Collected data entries

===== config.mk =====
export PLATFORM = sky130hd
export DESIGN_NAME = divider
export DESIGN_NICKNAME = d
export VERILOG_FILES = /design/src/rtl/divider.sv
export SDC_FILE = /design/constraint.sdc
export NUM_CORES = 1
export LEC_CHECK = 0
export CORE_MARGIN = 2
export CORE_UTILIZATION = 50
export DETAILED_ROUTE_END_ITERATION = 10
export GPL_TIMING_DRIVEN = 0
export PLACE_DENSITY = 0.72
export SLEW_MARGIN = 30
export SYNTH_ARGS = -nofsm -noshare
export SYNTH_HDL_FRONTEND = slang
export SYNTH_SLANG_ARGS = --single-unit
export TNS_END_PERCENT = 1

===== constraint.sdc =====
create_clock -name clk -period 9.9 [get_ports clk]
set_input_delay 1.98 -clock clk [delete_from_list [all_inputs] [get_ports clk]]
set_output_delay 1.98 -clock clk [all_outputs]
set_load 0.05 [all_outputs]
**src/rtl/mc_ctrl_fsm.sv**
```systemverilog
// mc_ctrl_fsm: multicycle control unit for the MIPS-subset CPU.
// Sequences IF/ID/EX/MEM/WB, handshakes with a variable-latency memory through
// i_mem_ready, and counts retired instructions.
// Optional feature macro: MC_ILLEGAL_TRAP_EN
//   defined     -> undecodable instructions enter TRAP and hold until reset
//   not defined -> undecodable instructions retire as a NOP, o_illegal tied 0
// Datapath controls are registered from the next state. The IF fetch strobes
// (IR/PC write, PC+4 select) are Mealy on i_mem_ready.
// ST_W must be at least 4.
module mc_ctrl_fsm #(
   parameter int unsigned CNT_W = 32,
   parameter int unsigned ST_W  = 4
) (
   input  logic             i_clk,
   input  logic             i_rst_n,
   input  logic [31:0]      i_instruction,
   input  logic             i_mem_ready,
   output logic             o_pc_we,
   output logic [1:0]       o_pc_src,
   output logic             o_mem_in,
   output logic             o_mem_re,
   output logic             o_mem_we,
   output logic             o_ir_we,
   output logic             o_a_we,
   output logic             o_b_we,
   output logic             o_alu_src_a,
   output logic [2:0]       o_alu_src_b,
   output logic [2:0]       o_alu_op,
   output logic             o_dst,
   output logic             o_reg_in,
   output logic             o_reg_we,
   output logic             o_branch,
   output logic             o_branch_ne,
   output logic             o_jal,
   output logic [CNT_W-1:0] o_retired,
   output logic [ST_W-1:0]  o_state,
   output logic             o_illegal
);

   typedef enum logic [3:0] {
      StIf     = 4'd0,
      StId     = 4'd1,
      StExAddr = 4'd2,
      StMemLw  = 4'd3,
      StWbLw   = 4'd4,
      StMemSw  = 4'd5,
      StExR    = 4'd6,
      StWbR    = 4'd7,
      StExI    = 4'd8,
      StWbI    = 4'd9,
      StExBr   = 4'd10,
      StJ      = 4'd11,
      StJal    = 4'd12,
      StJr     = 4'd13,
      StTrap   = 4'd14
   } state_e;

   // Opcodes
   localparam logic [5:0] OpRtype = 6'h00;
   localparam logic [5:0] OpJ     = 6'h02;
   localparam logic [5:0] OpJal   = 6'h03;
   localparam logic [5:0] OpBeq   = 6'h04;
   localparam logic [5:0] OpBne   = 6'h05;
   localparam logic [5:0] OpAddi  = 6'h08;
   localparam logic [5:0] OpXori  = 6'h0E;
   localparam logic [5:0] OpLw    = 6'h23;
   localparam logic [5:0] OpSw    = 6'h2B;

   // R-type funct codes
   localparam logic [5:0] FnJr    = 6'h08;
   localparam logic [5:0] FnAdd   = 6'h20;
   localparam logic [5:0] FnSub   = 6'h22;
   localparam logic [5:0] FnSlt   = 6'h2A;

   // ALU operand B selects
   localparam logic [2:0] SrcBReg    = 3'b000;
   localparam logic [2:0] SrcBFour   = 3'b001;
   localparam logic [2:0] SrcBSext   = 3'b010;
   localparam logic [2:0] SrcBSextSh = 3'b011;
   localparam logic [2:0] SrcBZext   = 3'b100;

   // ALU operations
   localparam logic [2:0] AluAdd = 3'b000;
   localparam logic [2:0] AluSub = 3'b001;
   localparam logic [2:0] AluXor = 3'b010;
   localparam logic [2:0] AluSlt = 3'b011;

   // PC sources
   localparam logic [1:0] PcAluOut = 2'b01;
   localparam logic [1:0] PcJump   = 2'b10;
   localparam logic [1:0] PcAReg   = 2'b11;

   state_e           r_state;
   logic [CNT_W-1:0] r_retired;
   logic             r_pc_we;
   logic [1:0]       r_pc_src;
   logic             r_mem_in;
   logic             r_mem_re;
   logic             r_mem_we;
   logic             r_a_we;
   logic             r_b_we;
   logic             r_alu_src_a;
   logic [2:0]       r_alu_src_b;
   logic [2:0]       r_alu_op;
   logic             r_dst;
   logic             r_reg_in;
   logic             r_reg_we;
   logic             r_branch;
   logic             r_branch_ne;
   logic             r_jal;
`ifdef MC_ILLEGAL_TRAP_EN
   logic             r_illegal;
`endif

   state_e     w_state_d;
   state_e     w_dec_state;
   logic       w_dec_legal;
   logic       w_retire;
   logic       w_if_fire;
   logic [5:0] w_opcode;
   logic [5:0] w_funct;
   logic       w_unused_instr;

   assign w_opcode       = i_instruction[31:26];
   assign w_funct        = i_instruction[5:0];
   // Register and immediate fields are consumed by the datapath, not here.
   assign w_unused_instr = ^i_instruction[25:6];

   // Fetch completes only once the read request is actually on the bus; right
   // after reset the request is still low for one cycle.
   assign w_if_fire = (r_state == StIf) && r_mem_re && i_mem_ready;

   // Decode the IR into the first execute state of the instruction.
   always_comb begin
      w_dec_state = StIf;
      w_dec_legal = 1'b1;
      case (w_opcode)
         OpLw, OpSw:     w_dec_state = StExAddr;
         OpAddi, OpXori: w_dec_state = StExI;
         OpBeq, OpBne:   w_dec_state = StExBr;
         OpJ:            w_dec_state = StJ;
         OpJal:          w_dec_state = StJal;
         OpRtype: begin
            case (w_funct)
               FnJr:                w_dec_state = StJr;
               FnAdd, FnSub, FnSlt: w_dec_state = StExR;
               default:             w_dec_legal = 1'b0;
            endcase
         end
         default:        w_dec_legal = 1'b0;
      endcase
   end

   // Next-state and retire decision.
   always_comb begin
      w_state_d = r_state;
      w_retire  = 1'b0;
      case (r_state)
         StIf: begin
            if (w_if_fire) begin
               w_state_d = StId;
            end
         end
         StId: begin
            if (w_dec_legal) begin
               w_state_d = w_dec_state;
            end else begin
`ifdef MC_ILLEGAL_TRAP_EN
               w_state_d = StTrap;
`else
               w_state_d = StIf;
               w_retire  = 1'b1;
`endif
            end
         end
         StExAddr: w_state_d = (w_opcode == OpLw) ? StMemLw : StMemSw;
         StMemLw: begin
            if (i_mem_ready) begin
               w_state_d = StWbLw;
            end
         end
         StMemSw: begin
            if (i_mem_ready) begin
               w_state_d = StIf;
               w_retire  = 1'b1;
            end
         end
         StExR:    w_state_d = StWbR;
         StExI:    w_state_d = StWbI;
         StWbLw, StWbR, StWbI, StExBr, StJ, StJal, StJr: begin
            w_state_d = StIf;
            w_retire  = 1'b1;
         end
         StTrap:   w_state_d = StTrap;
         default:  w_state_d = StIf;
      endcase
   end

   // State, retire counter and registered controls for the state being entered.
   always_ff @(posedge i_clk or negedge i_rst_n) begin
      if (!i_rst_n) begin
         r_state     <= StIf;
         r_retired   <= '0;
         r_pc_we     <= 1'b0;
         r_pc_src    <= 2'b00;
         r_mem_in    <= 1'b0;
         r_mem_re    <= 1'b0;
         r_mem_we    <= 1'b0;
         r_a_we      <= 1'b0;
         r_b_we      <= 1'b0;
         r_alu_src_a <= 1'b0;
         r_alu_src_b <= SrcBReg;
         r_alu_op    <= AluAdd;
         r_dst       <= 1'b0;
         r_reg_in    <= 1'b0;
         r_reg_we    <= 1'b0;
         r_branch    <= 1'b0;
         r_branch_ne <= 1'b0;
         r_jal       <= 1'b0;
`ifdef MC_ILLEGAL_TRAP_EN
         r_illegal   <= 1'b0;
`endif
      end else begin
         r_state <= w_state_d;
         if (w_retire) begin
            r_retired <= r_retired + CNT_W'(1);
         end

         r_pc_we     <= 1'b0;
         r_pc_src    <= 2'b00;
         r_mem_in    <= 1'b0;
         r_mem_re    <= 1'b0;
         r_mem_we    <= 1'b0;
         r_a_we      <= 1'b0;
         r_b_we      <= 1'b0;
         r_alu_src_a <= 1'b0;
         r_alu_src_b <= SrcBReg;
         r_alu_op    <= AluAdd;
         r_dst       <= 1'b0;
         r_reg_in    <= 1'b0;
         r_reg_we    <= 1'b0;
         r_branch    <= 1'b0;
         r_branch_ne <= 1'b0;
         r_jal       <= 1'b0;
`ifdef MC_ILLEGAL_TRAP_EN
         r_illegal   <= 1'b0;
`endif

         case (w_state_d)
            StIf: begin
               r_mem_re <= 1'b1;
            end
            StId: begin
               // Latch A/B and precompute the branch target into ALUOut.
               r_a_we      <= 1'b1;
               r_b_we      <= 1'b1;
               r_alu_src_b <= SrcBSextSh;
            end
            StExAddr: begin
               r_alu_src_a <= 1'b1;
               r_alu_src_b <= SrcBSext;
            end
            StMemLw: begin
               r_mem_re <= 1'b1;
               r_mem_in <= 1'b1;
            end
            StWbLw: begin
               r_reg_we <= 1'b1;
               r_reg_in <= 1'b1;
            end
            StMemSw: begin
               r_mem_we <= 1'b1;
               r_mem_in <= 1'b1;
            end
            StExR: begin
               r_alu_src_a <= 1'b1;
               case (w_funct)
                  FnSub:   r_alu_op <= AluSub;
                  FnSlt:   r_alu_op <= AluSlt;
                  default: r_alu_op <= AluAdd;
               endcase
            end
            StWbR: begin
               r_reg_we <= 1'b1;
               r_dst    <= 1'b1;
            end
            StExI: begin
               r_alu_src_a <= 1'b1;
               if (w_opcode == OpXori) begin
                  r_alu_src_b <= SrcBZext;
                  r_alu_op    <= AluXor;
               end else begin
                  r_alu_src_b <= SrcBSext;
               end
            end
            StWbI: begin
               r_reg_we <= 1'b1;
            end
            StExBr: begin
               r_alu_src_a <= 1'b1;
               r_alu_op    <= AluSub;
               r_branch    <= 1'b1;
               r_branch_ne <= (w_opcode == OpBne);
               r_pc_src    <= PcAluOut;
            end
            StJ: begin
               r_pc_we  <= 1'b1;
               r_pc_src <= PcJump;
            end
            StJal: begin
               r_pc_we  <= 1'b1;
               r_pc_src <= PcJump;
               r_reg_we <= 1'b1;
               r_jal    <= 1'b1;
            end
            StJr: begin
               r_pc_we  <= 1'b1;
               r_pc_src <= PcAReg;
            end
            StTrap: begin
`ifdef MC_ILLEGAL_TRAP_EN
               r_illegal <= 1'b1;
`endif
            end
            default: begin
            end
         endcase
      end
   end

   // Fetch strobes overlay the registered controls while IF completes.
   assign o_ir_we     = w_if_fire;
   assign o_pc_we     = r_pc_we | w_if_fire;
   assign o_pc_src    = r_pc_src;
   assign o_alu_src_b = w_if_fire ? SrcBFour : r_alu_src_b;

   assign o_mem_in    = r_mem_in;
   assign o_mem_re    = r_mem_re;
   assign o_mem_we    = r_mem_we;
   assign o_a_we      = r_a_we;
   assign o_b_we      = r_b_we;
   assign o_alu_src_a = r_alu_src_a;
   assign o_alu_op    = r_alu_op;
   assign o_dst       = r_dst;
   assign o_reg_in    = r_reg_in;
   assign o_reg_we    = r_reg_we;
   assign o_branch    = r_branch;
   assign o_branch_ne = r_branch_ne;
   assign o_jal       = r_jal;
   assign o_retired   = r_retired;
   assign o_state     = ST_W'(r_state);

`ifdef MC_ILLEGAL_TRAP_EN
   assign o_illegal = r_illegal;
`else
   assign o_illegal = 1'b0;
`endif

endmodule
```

Task directions: The answer must be a verbatim transcription of the entries above, from the first line through the line that contains "export SYNTH_SLANG_ARGS = --single-unit", and nothing more.

Expected answer:
===== config.mk =====
export PLATFORM = sky130hd
export DESIGN_NAME = divider
export DESIGN_NICKNAME = d
export VERILOG_FILES = /design/src/rtl/divider.sv
export SDC_FILE = /design/constraint.sdc
export NUM_CORES = 1
export LEC_CHECK = 0
export CORE_MARGIN = 2
export CORE_UTILIZATION = 50
export DETAILED_ROUTE_END_ITERATION = 10
export GPL_TIMING_DRIVEN = 0
export PLACE_DENSITY = 0.72
export SLEW_MARGIN = 30
export SYNTH_ARGS = -nofsm -noshare
export SYNTH_HDL_FRONTEND = slang
export SYNTH_SLANG_ARGS = --single-unit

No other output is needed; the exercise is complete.